Records from a data source:

====

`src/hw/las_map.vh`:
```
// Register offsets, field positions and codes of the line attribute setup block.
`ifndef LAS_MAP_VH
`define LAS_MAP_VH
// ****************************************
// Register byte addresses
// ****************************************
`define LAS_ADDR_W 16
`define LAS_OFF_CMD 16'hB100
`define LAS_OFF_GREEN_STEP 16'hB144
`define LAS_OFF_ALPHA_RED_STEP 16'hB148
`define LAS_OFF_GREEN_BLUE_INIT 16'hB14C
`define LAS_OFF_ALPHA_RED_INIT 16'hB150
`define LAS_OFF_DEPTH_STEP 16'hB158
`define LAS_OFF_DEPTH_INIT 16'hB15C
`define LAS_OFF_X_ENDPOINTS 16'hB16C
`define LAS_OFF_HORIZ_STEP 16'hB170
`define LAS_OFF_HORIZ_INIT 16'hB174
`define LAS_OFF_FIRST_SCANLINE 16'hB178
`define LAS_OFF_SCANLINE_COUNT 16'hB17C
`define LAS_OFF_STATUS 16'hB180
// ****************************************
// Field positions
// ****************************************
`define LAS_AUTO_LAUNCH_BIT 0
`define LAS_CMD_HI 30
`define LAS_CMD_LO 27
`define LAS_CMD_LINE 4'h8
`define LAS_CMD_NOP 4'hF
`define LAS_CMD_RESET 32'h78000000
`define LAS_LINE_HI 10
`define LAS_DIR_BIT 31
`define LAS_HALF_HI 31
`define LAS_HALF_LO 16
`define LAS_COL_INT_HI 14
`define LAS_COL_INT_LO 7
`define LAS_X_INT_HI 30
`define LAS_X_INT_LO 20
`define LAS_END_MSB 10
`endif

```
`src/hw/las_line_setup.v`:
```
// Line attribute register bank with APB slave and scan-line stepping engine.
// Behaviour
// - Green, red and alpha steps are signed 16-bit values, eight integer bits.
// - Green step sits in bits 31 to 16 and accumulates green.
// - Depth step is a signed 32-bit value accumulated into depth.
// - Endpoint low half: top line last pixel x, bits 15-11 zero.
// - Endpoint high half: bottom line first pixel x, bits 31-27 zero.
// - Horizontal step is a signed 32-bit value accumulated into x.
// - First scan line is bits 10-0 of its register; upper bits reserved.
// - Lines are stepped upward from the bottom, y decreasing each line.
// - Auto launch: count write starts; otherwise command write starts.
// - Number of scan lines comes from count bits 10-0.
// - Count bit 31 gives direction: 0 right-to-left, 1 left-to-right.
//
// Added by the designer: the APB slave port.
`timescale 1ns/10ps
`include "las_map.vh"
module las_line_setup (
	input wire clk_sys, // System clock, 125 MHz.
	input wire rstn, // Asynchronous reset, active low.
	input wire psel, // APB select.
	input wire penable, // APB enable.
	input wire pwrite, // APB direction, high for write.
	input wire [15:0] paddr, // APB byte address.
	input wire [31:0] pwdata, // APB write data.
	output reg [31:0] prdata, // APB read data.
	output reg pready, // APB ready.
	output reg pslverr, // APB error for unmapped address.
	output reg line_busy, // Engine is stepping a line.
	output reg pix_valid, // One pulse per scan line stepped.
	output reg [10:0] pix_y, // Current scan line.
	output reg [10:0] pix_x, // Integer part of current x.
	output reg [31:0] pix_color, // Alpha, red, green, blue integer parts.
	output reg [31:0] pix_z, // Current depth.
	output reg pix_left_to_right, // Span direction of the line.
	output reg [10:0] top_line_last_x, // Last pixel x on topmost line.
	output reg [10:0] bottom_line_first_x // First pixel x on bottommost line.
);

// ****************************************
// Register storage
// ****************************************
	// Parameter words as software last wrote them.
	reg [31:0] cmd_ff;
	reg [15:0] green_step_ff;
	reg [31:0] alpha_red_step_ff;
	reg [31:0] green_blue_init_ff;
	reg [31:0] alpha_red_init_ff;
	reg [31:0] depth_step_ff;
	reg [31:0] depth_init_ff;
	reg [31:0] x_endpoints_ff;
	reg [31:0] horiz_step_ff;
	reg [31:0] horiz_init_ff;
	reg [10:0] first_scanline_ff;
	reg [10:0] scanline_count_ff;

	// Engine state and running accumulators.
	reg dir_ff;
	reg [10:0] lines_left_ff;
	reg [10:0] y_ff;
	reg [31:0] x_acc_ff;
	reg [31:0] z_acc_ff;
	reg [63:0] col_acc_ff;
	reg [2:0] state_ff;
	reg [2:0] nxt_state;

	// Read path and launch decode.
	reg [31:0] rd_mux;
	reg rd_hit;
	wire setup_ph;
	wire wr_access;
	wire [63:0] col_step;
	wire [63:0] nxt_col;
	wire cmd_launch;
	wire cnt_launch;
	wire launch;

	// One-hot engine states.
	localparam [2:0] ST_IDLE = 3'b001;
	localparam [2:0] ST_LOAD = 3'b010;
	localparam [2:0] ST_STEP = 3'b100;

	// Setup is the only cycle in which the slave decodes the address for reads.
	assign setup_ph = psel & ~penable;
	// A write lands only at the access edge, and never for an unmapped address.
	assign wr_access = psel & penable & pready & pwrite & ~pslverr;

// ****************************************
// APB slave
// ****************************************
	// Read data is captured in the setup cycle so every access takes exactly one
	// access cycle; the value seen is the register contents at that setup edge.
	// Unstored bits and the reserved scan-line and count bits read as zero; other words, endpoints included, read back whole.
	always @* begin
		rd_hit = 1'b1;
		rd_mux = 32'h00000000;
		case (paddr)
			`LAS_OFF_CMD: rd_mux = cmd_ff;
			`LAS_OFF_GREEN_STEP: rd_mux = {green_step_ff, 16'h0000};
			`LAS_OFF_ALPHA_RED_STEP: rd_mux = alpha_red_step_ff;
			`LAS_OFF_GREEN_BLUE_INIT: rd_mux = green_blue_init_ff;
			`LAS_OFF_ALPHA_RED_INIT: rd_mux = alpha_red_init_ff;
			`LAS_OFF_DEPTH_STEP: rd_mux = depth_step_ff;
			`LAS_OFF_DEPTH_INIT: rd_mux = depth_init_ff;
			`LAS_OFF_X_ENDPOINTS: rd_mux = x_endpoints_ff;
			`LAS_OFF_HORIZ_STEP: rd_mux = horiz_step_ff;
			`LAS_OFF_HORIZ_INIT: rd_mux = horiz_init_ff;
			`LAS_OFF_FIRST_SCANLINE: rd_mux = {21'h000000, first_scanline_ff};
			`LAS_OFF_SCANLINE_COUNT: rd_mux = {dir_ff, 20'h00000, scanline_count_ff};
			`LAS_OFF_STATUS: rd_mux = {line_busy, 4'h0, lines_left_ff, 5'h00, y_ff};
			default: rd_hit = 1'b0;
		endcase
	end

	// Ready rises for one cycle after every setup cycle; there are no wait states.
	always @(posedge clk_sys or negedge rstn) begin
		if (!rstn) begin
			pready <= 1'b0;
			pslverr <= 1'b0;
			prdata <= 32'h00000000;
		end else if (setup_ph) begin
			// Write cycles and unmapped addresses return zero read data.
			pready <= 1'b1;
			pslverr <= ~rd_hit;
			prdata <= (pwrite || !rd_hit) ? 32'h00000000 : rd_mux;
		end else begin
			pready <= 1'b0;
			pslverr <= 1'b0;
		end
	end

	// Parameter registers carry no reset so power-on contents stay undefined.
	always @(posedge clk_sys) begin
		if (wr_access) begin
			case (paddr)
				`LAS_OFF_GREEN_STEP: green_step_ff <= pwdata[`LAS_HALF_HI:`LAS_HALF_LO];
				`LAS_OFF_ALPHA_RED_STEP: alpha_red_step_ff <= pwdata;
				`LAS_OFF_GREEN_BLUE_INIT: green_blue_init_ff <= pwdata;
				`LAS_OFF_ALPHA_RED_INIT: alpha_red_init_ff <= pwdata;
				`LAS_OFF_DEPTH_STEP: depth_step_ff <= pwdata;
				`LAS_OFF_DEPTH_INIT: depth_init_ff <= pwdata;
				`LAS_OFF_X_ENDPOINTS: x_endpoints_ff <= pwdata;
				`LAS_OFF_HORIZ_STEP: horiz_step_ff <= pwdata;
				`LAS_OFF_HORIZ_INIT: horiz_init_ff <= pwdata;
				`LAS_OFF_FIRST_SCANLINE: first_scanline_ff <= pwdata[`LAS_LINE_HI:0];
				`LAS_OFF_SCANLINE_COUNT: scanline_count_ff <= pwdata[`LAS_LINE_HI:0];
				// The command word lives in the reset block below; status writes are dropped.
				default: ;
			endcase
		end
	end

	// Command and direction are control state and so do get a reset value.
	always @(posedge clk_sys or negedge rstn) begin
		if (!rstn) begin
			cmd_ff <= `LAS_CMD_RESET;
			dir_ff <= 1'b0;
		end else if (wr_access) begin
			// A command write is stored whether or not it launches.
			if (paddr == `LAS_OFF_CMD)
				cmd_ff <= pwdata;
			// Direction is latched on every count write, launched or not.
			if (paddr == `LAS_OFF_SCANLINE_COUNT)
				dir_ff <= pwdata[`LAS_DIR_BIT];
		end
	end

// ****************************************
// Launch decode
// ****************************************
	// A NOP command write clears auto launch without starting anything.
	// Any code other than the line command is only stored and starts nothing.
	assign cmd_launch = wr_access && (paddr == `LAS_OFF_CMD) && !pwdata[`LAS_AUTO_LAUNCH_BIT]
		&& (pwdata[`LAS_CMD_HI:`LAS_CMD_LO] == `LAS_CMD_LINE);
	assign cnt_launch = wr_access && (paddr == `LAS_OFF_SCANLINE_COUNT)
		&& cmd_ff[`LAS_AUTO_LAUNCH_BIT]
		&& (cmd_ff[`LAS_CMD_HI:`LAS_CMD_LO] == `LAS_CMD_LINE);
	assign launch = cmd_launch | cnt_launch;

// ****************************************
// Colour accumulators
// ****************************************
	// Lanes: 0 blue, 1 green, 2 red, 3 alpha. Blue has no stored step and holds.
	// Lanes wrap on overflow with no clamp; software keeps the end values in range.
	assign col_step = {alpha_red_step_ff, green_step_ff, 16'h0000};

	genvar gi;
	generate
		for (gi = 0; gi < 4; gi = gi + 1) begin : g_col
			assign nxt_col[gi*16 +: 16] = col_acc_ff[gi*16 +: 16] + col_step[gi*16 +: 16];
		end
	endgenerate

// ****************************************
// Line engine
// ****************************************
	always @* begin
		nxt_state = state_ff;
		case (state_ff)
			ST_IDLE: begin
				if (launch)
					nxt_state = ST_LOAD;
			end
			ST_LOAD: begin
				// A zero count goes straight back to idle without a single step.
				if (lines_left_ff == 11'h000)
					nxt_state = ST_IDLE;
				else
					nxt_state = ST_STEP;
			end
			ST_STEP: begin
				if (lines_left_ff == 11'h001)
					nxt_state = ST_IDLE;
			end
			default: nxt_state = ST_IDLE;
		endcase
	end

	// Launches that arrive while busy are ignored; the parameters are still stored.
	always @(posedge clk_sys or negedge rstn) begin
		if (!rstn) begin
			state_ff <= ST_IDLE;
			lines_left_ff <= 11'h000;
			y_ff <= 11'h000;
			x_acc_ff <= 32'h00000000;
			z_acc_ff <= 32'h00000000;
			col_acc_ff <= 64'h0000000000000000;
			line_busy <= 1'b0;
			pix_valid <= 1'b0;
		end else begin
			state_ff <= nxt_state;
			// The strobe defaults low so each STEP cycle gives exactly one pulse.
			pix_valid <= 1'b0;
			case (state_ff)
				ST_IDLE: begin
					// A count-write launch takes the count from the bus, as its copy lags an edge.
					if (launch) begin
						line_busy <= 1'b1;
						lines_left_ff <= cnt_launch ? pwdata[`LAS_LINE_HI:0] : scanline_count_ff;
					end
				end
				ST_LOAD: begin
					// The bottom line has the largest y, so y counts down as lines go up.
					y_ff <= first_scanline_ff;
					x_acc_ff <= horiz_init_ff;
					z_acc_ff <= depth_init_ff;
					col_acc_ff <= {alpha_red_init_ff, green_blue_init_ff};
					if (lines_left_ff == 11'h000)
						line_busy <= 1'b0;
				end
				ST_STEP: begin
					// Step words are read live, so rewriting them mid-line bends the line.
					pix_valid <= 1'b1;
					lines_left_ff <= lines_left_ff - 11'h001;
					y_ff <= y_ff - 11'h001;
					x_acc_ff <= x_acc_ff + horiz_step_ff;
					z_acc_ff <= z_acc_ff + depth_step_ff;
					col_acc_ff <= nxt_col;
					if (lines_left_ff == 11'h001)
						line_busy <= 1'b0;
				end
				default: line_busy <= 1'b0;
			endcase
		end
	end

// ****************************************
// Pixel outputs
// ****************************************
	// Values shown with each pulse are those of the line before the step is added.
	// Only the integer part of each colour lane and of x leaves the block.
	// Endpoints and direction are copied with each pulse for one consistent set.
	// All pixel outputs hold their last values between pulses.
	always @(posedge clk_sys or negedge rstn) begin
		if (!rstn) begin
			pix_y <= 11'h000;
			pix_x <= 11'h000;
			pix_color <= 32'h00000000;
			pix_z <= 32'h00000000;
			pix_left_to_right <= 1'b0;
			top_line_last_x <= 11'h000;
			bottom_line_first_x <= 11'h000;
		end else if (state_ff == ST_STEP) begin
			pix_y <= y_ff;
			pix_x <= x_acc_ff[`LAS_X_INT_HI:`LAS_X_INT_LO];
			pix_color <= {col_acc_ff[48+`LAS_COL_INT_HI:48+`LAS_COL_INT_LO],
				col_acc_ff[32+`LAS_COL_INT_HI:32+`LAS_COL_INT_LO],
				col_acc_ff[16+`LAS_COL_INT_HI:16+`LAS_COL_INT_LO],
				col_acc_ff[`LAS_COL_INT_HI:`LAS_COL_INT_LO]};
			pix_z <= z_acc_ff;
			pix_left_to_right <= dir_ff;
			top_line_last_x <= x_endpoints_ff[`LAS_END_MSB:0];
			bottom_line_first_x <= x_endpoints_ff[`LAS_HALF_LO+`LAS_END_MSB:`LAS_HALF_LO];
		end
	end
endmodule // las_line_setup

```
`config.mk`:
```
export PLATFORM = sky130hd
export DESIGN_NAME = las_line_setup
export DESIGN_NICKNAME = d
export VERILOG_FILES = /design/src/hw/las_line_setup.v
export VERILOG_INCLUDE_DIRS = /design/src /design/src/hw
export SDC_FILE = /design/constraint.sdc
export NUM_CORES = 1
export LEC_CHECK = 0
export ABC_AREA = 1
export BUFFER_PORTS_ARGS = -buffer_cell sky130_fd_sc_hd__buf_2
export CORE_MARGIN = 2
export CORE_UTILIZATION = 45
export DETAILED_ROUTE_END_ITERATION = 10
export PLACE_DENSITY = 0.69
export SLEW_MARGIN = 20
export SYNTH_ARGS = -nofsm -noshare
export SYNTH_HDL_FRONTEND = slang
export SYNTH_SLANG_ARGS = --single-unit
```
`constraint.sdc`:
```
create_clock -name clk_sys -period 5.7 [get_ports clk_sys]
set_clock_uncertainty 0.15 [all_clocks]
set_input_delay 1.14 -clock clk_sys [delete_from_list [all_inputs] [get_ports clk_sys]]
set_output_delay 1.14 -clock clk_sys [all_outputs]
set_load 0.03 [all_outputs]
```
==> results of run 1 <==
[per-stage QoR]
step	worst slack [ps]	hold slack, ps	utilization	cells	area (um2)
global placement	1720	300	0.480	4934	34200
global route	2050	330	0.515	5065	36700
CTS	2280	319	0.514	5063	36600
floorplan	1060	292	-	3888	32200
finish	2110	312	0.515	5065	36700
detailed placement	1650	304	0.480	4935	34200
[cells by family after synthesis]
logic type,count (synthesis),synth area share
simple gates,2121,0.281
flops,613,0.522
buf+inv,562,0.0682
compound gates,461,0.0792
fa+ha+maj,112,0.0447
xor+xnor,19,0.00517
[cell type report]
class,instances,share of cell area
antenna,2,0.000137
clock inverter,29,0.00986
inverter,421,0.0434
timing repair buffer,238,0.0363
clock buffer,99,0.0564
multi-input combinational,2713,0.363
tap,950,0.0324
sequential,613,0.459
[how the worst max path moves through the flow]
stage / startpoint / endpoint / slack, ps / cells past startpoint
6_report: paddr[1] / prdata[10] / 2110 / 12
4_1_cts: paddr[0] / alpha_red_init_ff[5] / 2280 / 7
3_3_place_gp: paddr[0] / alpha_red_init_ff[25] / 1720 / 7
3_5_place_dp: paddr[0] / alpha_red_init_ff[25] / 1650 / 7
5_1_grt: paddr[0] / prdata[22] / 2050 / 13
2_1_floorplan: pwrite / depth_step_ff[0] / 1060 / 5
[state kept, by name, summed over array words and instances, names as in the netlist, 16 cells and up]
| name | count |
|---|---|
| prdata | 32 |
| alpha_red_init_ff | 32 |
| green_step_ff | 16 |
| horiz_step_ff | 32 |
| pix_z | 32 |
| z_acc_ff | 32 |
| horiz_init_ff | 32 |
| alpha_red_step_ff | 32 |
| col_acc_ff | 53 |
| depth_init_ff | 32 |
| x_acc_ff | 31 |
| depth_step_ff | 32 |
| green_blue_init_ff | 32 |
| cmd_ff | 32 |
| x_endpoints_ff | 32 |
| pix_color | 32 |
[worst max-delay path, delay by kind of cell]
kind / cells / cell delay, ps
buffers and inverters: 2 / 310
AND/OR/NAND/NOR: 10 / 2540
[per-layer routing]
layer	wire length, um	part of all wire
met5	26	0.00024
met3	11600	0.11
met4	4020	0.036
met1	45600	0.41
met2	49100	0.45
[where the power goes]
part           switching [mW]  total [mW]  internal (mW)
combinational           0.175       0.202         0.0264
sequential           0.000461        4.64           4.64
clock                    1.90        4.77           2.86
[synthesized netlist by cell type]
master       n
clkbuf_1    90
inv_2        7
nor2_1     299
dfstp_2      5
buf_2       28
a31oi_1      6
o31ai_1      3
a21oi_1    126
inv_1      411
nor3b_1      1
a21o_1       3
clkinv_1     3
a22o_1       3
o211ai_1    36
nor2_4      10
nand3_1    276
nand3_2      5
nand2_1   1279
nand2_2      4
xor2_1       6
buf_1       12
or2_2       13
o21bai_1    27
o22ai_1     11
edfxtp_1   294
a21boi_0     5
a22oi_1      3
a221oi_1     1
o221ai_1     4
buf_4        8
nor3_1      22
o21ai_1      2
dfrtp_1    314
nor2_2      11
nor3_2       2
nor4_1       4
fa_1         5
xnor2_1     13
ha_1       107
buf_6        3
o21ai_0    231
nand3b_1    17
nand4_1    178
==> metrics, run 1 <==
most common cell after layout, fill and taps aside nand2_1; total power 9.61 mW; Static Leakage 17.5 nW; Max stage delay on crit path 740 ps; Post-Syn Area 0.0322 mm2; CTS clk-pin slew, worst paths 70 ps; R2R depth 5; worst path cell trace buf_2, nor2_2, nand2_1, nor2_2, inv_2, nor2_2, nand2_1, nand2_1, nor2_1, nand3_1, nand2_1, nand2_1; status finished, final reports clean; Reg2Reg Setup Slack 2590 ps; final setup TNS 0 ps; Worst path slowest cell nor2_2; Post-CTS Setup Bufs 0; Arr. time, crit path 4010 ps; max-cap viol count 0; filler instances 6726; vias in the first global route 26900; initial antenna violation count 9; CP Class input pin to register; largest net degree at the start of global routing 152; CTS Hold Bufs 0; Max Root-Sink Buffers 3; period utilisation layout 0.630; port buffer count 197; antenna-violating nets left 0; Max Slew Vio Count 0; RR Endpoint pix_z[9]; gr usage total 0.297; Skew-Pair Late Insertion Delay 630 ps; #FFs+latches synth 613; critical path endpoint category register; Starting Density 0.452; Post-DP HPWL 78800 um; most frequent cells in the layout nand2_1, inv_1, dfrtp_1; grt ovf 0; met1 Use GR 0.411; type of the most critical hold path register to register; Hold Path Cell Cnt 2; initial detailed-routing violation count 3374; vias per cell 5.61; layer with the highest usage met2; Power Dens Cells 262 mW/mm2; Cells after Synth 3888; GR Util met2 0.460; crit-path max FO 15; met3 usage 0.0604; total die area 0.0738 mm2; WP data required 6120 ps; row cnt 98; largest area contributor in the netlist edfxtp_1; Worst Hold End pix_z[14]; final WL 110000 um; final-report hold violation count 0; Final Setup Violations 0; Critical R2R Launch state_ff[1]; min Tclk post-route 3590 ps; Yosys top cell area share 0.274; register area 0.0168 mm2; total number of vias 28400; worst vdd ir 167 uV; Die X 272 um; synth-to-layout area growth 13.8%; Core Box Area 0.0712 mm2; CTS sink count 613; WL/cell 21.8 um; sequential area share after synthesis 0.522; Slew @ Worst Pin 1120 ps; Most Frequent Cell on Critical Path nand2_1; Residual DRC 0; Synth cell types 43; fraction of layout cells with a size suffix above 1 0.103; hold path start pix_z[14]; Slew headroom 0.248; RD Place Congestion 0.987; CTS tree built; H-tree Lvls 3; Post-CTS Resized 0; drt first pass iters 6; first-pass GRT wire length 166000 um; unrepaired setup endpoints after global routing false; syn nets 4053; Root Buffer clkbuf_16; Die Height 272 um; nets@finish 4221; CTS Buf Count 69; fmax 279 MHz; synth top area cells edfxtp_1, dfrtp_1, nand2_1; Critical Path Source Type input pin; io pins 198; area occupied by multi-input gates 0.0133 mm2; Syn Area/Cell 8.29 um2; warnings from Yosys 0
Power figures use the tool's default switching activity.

====

• [PROBLEM STATEMENT]: The records are given above. Copy each line in them that holds "zero".

• [TASK OUTPUT]:
// - Endpoint low half: top line last pixel x, bits 15-11 zero.
// - Endpoint high half: bottom line first pixel x, bits 31-27 zero.
	// Unstored bits and the reserved scan-line and count bits read as zero; other words, endpoints included, read back whole.
			// Write cycles and unmapped addresses return zero read data.
				// A zero count goes straight back to idle without a single step.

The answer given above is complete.